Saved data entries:
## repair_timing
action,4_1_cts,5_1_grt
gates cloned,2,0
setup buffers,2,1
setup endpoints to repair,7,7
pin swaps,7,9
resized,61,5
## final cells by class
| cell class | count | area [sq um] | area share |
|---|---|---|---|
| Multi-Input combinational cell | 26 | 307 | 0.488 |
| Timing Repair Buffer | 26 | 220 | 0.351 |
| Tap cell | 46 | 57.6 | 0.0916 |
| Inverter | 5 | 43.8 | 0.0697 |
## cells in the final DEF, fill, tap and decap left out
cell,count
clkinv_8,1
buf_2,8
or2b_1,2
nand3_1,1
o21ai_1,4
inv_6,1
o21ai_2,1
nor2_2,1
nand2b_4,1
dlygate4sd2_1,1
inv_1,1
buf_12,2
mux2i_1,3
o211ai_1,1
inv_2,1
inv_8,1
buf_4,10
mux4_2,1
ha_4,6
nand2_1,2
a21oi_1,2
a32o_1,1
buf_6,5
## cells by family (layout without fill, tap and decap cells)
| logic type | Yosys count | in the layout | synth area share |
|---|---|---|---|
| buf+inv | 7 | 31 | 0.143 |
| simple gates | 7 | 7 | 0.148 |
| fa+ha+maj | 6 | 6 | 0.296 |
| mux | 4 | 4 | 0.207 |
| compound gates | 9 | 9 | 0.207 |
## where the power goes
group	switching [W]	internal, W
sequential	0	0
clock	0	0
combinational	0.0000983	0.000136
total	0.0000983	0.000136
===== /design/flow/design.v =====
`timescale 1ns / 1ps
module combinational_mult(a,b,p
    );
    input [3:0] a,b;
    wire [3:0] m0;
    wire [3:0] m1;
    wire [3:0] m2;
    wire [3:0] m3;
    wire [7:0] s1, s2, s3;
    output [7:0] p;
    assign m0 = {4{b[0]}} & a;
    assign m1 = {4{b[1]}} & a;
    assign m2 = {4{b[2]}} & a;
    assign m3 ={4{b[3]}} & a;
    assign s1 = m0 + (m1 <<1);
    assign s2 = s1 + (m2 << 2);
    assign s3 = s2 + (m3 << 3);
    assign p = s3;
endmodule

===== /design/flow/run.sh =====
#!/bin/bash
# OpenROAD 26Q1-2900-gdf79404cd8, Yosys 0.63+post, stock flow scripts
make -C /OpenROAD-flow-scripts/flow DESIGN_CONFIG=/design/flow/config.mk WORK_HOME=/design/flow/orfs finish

==

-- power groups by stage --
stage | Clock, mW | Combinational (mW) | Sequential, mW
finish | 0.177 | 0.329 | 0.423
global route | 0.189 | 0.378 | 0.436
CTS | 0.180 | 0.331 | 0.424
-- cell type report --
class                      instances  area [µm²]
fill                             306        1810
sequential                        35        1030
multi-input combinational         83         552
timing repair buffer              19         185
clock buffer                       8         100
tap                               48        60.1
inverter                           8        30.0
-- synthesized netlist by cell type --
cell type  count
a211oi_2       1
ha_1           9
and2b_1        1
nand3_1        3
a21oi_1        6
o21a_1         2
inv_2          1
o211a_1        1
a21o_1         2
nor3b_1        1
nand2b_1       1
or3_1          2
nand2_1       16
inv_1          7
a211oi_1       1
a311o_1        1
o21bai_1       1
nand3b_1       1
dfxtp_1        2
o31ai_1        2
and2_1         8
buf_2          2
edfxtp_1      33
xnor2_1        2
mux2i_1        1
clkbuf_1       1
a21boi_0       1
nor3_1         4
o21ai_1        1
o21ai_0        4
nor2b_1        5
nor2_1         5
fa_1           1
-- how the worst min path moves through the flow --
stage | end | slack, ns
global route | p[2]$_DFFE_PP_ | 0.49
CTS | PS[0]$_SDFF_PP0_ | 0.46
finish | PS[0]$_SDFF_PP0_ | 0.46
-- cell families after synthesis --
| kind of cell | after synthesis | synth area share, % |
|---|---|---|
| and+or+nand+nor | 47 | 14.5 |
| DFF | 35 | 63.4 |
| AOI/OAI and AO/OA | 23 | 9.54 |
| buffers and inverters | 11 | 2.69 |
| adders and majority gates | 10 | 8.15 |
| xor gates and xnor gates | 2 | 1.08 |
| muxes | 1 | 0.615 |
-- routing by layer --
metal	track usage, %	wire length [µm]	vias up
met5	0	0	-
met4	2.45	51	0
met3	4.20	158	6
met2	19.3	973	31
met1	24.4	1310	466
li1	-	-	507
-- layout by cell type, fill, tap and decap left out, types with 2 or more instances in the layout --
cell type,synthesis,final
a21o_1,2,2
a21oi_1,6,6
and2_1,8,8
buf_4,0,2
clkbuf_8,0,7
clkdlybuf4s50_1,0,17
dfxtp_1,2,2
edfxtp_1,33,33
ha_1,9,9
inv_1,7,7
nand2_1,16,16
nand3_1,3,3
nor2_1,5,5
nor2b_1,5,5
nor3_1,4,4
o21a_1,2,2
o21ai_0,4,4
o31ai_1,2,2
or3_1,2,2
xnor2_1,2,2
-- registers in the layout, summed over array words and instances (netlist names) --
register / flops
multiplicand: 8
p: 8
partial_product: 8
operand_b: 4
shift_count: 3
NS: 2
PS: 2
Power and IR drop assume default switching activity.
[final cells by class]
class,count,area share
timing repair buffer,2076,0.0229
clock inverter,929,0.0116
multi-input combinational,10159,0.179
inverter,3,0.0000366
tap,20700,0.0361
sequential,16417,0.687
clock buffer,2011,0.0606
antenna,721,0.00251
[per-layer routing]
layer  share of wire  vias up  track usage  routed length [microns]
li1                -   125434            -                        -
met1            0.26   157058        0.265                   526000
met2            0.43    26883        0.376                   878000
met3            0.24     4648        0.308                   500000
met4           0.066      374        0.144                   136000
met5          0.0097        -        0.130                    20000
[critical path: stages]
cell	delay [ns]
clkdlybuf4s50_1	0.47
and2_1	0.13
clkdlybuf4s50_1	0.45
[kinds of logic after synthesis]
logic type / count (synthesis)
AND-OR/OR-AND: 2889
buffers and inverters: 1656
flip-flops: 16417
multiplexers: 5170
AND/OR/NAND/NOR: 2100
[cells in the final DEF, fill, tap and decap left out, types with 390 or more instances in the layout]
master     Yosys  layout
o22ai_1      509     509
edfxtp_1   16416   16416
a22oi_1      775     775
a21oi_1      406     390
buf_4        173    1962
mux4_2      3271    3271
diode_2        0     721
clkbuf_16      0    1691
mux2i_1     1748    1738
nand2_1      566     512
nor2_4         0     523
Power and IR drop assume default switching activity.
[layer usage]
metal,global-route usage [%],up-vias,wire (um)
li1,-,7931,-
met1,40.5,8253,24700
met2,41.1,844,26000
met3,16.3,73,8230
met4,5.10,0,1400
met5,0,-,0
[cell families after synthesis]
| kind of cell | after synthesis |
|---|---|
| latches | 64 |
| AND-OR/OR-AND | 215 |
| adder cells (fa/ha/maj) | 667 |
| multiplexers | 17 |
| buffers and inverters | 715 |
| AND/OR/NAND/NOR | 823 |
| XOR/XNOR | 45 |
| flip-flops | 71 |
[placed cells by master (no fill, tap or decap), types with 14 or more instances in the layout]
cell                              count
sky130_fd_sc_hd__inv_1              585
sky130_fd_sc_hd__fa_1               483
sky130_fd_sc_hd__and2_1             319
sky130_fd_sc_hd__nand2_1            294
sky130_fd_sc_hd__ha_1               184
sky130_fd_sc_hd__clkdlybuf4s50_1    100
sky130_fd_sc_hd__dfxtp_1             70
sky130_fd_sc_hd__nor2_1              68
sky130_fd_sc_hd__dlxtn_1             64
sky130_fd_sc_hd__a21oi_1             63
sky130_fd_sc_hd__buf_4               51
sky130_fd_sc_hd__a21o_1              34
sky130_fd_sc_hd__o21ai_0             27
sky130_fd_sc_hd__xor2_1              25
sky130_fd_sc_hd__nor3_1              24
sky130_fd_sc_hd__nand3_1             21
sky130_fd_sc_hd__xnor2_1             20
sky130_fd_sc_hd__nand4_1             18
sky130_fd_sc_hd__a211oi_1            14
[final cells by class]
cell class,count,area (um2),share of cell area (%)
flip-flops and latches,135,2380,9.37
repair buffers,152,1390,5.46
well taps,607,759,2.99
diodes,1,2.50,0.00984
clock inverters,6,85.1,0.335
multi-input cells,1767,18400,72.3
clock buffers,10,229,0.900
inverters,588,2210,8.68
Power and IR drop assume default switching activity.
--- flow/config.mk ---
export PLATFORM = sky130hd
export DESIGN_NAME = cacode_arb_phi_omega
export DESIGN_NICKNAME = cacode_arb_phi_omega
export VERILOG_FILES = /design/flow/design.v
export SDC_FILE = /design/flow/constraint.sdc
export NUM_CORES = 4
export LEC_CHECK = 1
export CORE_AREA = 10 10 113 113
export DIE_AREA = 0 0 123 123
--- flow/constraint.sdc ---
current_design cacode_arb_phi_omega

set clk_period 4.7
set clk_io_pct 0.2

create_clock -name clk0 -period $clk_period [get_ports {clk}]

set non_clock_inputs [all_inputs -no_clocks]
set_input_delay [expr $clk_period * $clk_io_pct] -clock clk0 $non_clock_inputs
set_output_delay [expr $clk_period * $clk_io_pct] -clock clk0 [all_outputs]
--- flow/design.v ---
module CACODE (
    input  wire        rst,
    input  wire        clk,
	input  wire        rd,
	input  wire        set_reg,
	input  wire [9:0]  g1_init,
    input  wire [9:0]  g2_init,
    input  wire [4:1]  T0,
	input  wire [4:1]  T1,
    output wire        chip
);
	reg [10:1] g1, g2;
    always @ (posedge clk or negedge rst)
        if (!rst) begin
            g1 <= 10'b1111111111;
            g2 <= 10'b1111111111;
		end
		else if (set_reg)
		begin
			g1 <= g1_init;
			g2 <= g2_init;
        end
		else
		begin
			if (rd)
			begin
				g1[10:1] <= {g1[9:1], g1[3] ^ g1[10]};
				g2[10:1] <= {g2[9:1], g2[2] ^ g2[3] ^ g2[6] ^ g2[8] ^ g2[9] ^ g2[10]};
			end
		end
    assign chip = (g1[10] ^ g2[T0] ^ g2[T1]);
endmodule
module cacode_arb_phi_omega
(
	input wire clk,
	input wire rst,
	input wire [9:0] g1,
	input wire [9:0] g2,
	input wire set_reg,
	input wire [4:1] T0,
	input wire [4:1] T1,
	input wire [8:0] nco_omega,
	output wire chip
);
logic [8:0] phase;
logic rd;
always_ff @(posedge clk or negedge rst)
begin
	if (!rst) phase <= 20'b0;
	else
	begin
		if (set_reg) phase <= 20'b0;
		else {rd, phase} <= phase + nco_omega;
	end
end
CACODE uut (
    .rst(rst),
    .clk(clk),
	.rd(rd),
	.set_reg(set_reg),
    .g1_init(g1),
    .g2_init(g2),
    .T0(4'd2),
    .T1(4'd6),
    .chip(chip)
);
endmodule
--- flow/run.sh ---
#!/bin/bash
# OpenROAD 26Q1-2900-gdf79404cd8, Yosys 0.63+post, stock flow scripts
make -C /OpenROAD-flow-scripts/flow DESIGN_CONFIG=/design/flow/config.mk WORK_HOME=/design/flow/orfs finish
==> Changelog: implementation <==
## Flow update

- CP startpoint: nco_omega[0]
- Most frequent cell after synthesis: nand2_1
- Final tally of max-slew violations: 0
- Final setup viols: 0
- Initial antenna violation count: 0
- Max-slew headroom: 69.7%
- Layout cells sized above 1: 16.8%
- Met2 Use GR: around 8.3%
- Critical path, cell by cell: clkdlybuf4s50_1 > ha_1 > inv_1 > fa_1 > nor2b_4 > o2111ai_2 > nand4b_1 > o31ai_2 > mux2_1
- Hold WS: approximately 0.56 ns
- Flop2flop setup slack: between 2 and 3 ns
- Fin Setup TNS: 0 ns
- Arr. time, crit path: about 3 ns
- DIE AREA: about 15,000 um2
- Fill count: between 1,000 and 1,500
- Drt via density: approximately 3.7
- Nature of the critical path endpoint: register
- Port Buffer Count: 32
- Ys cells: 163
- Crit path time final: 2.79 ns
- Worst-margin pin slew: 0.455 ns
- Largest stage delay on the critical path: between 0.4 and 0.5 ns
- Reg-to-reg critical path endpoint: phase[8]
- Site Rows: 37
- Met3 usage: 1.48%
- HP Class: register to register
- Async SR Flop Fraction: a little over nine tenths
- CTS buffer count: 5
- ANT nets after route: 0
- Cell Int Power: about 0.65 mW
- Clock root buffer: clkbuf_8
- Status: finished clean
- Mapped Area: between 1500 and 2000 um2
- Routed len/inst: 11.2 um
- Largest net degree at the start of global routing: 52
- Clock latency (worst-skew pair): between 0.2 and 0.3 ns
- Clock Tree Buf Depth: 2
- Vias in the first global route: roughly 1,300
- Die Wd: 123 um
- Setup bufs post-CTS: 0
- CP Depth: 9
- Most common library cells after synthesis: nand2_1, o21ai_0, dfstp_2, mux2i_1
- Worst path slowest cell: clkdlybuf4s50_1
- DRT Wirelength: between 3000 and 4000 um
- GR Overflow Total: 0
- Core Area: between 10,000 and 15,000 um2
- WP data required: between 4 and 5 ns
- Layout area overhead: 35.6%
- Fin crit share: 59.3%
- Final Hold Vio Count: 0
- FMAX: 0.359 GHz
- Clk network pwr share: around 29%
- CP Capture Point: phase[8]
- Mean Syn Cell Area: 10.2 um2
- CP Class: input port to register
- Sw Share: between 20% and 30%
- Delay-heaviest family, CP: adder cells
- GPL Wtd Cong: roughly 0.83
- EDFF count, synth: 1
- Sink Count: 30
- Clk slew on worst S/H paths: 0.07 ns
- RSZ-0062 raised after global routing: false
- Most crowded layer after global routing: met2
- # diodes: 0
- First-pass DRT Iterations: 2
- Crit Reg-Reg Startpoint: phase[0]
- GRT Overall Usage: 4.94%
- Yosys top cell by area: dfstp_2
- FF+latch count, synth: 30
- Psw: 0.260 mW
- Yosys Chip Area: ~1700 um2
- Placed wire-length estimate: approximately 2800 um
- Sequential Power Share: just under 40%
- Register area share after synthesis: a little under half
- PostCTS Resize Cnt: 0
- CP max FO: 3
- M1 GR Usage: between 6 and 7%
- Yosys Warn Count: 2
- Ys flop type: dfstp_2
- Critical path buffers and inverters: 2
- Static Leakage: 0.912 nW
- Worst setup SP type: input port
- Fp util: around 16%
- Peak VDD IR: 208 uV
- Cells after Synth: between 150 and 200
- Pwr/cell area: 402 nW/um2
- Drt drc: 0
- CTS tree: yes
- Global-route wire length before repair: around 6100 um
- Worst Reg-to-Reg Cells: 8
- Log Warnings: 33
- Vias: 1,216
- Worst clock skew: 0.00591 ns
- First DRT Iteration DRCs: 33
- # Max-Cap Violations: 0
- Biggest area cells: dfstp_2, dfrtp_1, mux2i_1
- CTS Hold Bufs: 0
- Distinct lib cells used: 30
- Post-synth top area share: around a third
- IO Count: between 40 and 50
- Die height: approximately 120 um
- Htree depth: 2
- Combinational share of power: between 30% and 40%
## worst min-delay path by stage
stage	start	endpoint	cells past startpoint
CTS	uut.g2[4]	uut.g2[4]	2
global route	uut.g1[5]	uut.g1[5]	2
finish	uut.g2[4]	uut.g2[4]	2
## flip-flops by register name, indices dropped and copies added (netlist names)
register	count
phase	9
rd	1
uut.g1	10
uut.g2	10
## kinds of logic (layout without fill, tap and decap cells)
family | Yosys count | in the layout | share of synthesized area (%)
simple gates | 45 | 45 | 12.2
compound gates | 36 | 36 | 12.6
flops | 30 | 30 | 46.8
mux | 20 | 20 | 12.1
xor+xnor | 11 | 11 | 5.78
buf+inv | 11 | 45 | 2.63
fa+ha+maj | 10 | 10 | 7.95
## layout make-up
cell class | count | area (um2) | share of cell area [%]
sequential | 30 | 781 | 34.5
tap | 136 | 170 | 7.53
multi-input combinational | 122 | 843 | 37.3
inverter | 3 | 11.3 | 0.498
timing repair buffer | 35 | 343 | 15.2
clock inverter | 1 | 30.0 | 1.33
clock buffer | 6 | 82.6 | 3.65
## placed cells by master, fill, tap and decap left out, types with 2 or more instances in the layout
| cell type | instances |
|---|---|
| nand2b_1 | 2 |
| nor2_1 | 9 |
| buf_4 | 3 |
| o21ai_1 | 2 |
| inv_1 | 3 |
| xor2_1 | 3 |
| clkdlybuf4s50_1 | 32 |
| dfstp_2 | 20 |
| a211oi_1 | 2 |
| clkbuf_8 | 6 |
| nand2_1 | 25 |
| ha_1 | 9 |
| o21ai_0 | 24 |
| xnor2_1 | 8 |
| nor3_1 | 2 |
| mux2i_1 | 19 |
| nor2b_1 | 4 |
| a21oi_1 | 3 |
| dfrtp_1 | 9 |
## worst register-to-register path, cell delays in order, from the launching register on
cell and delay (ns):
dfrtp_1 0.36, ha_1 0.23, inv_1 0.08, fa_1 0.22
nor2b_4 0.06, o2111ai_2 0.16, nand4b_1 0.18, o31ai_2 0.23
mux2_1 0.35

### Work to complete
Extract every line above that contains the word "track".

### Result of the task
metal	track usage, %	wire length [µm]	vias up
layer  share of wire  vias up  track usage  routed length [microns]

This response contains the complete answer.